Abstract

One of the most inventive and distinctive formal and generic interventions into modern writings about animals was the advent of the realistic wild animal story at the turn-of-the-century. As Adrian Hunter has pointed out, it was in the 1890s that ‘a three-way alignment between realism, the short story, and various forms of cultural radicalism and avant-gardism came into being,’ signalling the advent of a new modernist moment. The wild animal story, resultantly, demonstrates the current renegotiation of modernist literary and cultural contours with its formal and thematic preoccupations. Pioneered by Canadian writers Sir Charles G.D. Roberts and Ernest Thompson Seton, this unique genre interwove fiction with accounts of animal behaviour based on developments in animal psychology, cognitive ethology, and Darwinian theory.

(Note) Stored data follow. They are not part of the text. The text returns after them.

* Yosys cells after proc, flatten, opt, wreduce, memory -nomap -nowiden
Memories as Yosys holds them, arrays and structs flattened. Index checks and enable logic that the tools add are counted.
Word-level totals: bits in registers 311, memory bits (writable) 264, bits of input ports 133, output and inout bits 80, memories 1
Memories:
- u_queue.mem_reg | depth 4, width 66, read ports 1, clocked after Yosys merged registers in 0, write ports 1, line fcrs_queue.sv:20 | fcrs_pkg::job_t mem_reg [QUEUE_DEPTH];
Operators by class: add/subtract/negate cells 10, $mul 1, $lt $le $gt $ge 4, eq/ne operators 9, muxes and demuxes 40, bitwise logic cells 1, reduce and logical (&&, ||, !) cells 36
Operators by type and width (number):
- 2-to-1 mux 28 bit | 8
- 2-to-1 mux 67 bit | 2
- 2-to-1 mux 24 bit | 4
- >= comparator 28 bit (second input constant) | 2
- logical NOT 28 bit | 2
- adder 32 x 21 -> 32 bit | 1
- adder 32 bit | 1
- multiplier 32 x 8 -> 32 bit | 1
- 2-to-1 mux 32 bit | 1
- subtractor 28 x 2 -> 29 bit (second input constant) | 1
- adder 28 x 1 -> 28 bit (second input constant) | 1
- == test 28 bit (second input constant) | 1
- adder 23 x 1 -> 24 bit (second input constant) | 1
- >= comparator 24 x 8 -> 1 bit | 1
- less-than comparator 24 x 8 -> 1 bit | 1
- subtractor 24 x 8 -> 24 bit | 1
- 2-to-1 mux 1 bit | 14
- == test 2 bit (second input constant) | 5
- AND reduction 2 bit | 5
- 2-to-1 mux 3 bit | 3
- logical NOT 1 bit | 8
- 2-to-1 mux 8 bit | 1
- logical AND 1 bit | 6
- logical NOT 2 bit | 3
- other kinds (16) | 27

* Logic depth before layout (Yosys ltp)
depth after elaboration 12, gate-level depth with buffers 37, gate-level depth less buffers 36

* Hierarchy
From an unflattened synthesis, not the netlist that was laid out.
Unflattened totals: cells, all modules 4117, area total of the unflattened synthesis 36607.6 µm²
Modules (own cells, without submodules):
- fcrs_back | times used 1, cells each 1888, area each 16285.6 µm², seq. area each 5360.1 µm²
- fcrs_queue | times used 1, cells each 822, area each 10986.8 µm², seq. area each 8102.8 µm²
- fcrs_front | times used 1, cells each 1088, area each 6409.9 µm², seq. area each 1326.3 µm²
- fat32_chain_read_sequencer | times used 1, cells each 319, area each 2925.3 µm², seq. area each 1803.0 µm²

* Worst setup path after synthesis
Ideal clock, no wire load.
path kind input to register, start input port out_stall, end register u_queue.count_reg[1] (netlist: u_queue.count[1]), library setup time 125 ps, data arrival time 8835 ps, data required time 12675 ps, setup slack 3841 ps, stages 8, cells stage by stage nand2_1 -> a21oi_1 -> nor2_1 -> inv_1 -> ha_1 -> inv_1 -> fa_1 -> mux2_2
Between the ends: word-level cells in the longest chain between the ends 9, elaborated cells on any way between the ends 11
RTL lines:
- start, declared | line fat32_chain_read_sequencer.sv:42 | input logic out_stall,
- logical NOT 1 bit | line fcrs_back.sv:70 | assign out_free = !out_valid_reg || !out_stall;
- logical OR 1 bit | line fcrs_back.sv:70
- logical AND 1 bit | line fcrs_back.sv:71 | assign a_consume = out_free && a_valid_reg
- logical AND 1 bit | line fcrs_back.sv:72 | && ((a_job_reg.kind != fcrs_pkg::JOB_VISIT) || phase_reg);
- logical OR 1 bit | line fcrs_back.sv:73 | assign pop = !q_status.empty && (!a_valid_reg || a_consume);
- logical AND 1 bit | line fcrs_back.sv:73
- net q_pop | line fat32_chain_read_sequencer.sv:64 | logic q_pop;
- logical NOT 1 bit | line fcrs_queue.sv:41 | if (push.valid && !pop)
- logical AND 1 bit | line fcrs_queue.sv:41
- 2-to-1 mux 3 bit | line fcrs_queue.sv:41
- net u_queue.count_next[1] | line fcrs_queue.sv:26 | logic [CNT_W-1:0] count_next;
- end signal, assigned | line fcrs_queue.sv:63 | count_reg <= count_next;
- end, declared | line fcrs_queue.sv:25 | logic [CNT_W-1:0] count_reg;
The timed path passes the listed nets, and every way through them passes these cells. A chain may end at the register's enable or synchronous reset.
--- src/hw/rtl/sic_pkg.sv ---
// Shared types and widths for the segment intersection core.
// Holds the request and result structs and the divider cell record.
// Depends on nothing.
package sic_pkg;

    localparam int CW   = 16;
    localparam int DW   = CW + 1;
    localparam int PW   = 2 * CW;
    localparam int CRW  = 2 * CW + 1;
    localparam int DENW = 2 * CW + 3;
    localparam int NW   = 3 * CW + 3;
    localparam int QW   = CW + 1;
    localparam int SW   = QW + 1;
    localparam int RW   = DENW + QW;

    typedef struct packed {
        logic signed [CW-1:0] a_start_x;
        logic signed [CW-1:0] a_start_y;
        logic signed [CW-1:0] a_end_x;
        logic signed [CW-1:0] a_end_y;
        logic signed [CW-1:0] b_start_x;
        logic signed [CW-1:0] b_start_y;
        logic signed [CW-1:0] b_end_x;
        logic signed [CW-1:0] b_end_y;
    } seg_t;

    typedef struct packed {
        logic                 hit;
        logic signed [CW-1:0] cross_x;
        logic signed [CW-1:0] cross_y;
    } res_t;

    typedef struct packed {
        logic [RW-1:0] rx;
        logic [RW-1:0] ry;
        logic [RW-1:0] dsh;
        logic [QW-1:0] qx;
        logic [QW-1:0] qy;
        logic          negx;
        logic          negy;
        logic          ovx;
        logic          ovy;
        logic          dz;
        seg_t          seg;
    } div_t;

endpackage

--- src/hw/rtl/sic_div_cell.sv ---
// One cell of the quotient chain: one restoring step for both x and y.
// Depends on sic_pkg.
module sic_div_cell (
    input  logic          clk,
    input  logic          rst_n,
    input  logic          adv,
    input  logic          valid,
    input  sic_pkg::div_t d,
    output logic          q_valid,
    output sic_pkg::div_t q
);
    import sic_pkg::*;

    logic valid_reg;
    div_t data_reg;
    div_t data_next;
    logic ge_x;
    logic ge_y;

    always_comb
    begin
        ge_x = d.rx >= d.dsh;
        ge_y = d.ry >= d.dsh;
        data_next = d;
        data_next.rx = ge_x ? d.rx - d.dsh : d.rx;
        data_next.ry = ge_y ? d.ry - d.dsh : d.ry;
        data_next.qx = {d.qx[QW-2:0], ge_x};
        data_next.qy = {d.qy[QW-2:0], ge_y};
        data_next.dsh = d.dsh >> 1;
    end

    always_ff @(posedge clk or negedge rst_n)
    begin
        if (!rst_n)
        begin
            valid_reg <= 1'b0;
        end
        else if (adv)
        begin
            valid_reg <= valid;
        end
    end

    always_ff @(posedge clk)
    begin
        if (adv)
        begin
            data_reg <= data_next;
        end
    end

    assign q_valid = valid_reg;
    assign q = data_reg;

endmodule
<file path="src/rtl/set_assoc_cache_tag_lookup_core_macros.svh">
// Assertion macros used by the cache tag lookup top level.
`ifndef SET_ASSOC_CACHE_TAG_LOOKUP_CORE_MACROS_SVH
`define SET_ASSOC_CACHE_TAG_LOOKUP_CORE_MACROS_SVH

// Plain property, sampled on clock, ignored while reset is high.
`define SCATL_ASSERT(lbl, prop) \
   lbl: assert property (@(posedge clock) disable iff (reset) (prop)) \
      else $error("scatl assertion failed");

// Cause in one cycle, effect in the next.
`define SCATL_ASSERT_NEXT(lbl, cause, effect) \
   lbl: assert property (@(posedge clock) disable iff (reset) (cause) |=> (effect)) \
      else $error("scatl assertion failed");

`endif

</file>
<file path="src/rtl/scatl_pkg.sv">
// Package of the cache tag lookup: default geometry, counter limit, helpers.
`timescale 1ns / 1ps
package scatl_pkg;

   localparam int WAYS_DEF        = 4;
   localparam int SETS_DEF        = 64;
   localparam int BLOCK_BYTES_DEF = 64;
   localparam int ADDR_BITS_DEF   = 32;

   localparam int          ADDR_PORT_W = 32;
   localparam logic [31:0] CNT_MAX     = 32'hFFFF_FFFF;

   // floor(log2(v)), zero for v <= 1; used at elaboration only
   function automatic int floor_log2(input longint v);
      int     n;
      longint x;
      n = 0;
      x = v;
      while (x > 1) begin
         x = x >> 1;
         n = n + 1;
      end
      return n;
   endfunction

   // bits needed to number 'n' items, at least one
   function automatic int index_width(input int n);
      return (n > 1) ? $clog2(n) : 1;
   endfunction

endpackage

</file>
<file path="src/rtl/scatl_lookup.sv">
// Tag compare, victim choice and line / policy update for one set.
`timescale 1ns / 1ps
module scatl_lookup #(
   parameter int WAYS  = scatl_pkg::WAYS_DEF,
   parameter int WAY_W = 2,
   parameter int TAG_W = 20
) (
   input  logic [TAG_W-1:0]              tag,
   input  logic                          is_write,
   input  logic                          replace_lru,
   input  logic [WAYS*(TAG_W+1)-1:0]     line_old,
   input  logic [WAYS-1:0]               valid_old,
   input  logic [(WAYS+1)*WAY_W-1:0]     pol_old,
   output logic                          hit,
   output logic [WAY_W-1:0]              target,
   output logic [WAYS*(TAG_W+1)-1:0]     line_new,
   output logic [WAYS-1:0]               valid_new,
   output logic [(WAYS+1)*WAY_W-1:0]     pol_new
);

   localparam int LW = TAG_W + 1;

   logic [WAY_W-1:0] rec     [WAYS];
   logic [WAY_W-1:0] rec_new [WAYS];
   logic [WAY_W-1:0] ptr;
   logic [WAY_W-1:0] hit_way;
   logic [WAY_W-1:0] free_way;
   logic [WAY_W-1:0] victim;
   logic [WAY_W-1:0] pos;
   logic             free_found;
   logic             pos_found;

   always_comb begin
      for (int i = 0; i < WAYS; i++) begin
         rec[i] = pol_old[i*WAY_W +: WAY_W];
      end
      ptr = pol_old[WAYS*WAY_W +: WAY_W];

      // first valid way holding the tag
      hit     = 1'b0;
      hit_way = '0;
      for (int w = 0; w < WAYS; w++) begin
         if (!hit && valid_old[w] && (line_old[w*LW +: TAG_W] == tag)) begin
            hit     = 1'b1;
            hit_way = WAY_W'(w);
         end
      end

      // lowest invalid way
      free_found = 1'b0;
      free_way   = '0;
      for (int w = 0; w < WAYS; w++) begin
         if (!free_found && !valid_old[w]) begin
            free_found = 1'b1;
            free_way   = WAY_W'(w);
         end
      end

      victim = replace_lru ? rec[WAYS-1] : ptr;
      if (32'(victim) >= WAYS) begin
         victim = '0;
      end

      if (hit) begin
         target = hit_way;
      end else if (free_found) begin
         target = free_way;
      end else begin
         target = victim;
      end

      // move target to the front of the recency list
      pos       = WAY_W'(WAYS - 1);
      pos_found = 1'b0;
      for (int i = 0; i < WAYS; i++) begin
         if (!pos_found && (rec[i] == target)) begin
            pos_found = 1'b1;
            pos       = WAY_W'(i);
         end
      end
      rec_new[0] = target;
      for (int i = 1; i < WAYS; i++) begin
         rec_new[i] = (i <= 32'(pos)) ? rec[i-1] : rec[i];
      end

      // only the selected policy's state moves
      pol_new = pol_old;
      if (replace_lru) begin
         for (int i = 0; i < WAYS; i++) begin
            pol_new[i*WAY_W +: WAY_W] = rec_new[i];
         end
      end else if (!hit) begin
         pol_new[WAYS*WAY_W +: WAY_W] = (32'(ptr) == WAYS - 1) ? '0 : ptr + 1'b1;
      end

      line_new  = line_old;
      valid_new = valid_old;
      for (int w = 0; w < WAYS; w++) begin
         if (WAY_W'(w) == target) begin
            if (hit) begin
               if (is_write) begin
                  line_new[w*LW + TAG_W] = 1'b1;
               end
            end else begin
               line_new[w*LW +: TAG_W] = tag;
               line_new[w*LW + TAG_W]  = is_write;
               valid_new[w]            = 1'b1;
            end
         end
      end
   end

endmodule

</file>
<file path="config.mk">
export PLATFORM = sky130hd
export DESIGN_NAME = scatl_lookup
export DESIGN_NICKNAME = d
export VERILOG_FILES = /design/src/rtl/set_assoc_cache_tag_lookup_core_macros.svh /design/src/rtl/scatl_pkg.sv /design/src/rtl/scatl_lookup.sv
export SDC_FILE = /design/constraint.sdc
export NUM_CORES = 1
export LEC_CHECK = 0
export ABC_CLOCK_PERIOD_IN_PS = 11600
export BUFFER_PORTS_ARGS = -buffer_cell sky130_fd_sc_hd__clkbuf_2
export CORE_AREA = 2 2 86 88
export DETAILED_ROUTE_END_ITERATION = 10
export DIE_AREA = 0 0 88 90
export PLACE_DENSITY_LB_ADDON = 0.1
export SLEW_MARGIN = 40
export SYNTH_ARGS = -nofsm -noshare
export SYNTH_HDL_FRONTEND = slang
export SYNTH_SLANG_ARGS = --single-unit
</file>
<file path="constraint.sdc">
create_clock -name vclk -period 11.6
set_input_delay 2.32 -clock vclk [all_inputs]
set_output_delay 2.32 -clock vclk [all_outputs]
set_load 0.005 [all_outputs]
</file>
`src/rtl/set_assoc_cache_tag_lookup_core_macros.svh`:
```
// Assertion macros used by the cache tag lookup top level.
`ifndef SET_ASSOC_CACHE_TAG_LOOKUP_CORE_MACROS_SVH
`define SET_ASSOC_CACHE_TAG_LOOKUP_CORE_MACROS_SVH

// Plain property, sampled on clock, ignored while reset is high.
`define SCATL_ASSERT(lbl, prop) \
   lbl: assert property (@(posedge clock) disable iff (reset) (prop)) \
      else $error("scatl assertion failed");

// Cause in one cycle, effect in the next.
`define SCATL_ASSERT_NEXT(lbl, cause, effect) \
   lbl: assert property (@(posedge clock) disable iff (reset) (cause) |=> (effect)) \
      else $error("scatl assertion failed");

`endif

```
`src/rtl/scatl_pkg.sv`:
```
// Package of the cache tag lookup: default geometry, counter limit, helpers.
`timescale 1ns / 1ps
package scatl_pkg;

   localparam int WAYS_DEF        = 4;
   localparam int SETS_DEF        = 64;
   localparam int BLOCK_BYTES_DEF = 64;
   localparam int ADDR_BITS_DEF   = 32;

   localparam int          ADDR_PORT_W = 32;
   localparam logic [31:0] CNT_MAX     = 32'hFFFF_FFFF;

   // floor(log2(v)), zero for v <= 1; used at elaboration only
   function automatic int floor_log2(input longint v);
      int     n;
      longint x;
      n = 0;
      x = v;
      while (x > 1) begin
         x = x >> 1;
         n = n + 1;
      end
      return n;
   endfunction

   // bits needed to number 'n' items, at least one
   function automatic int index_width(input int n);
      return (n > 1) ? $clog2(n) : 1;
   endfunction

endpackage

```
`src/rtl/scatl_repl_store.sv`:
```
// Replacement store: recency list and fifo pointer memory per set.
`timescale 1ns / 1ps
module scatl_repl_store #(
   parameter int SETS  = scatl_pkg::SETS_DEF,
   parameter int WAYS  = scatl_pkg::WAYS_DEF,
   parameter int WAY_W = 2
) (
   input  logic                                  clock,
   input  logic                                  reset,
   input  logic                                  rd_en,
   input  logic [scatl_pkg::index_width(SETS)-1:0] rd_set,
   output logic [(WAYS+1)*WAY_W-1:0]             rd_word,
   input  logic                                  wr_en,
   input  logic [scatl_pkg::index_width(SETS)-1:0] wr_set,
   input  logic [(WAYS+1)*WAY_W-1:0]             wr_word
);

   localparam int WORD_W = (WAYS + 1) * WAY_W;

   logic [WORD_W-1:0] pol_mem [SETS];
   logic              init_ff [SETS];
   logic [WORD_W-1:0] rd_word_ff;
   logic              rd_init_ff;
   logic [WORD_W-1:0] reset_word;

   always_ff @(posedge clock) begin
      if (wr_en) begin
         pol_mem[wr_set] <= wr_word;
      end
      if (rd_en) begin
         rd_word_ff <= pol_mem[rd_set];
      end
   end

   // a set never written reads as its reset policy state
   always_ff @(posedge clock) begin
      if (reset) begin
         for (int s = 0; s < SETS; s++) begin
            init_ff[s] <= 1'b0;
         end
         rd_init_ff <= 1'b0;
      end else begin
         if (wr_en) begin
            init_ff[wr_set] <= 1'b1;
         end
         if (rd_en) begin
            rd_init_ff <= init_ff[rd_set];
         end
      end
   end

   // recency ways 0..WAYS-1, most recent first; pointer zero
   always_comb begin
      reset_word = '0;
      for (int i = 0; i < WAYS; i++) begin
         reset_word[i*WAY_W +: WAY_W] = WAY_W'(i);
      end
   end

   assign rd_word = rd_init_ff ? rd_word_ff : reset_word;

endmodule

```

This chapter analyses how these authors use established narrative strategies such as naming, perspective, and narration, as well as more porous and prolific techniques such as identification and relationality. Roberts’s positioning of this genre as a means of reaching an ‘enlightened’ and ‘spiritual’ understanding of the ‘world of wonder’ opened by animal psychology, however, also raises political, cultural, and ethical questions about settler-colonialism. This chapter throws open the geographical, temporal, and aesthetic boundaries of these late nineteenth into twentieth century works to interrogate the unique contribution that the wild animal story provides to broader discussions of nonhuman animals in modernity.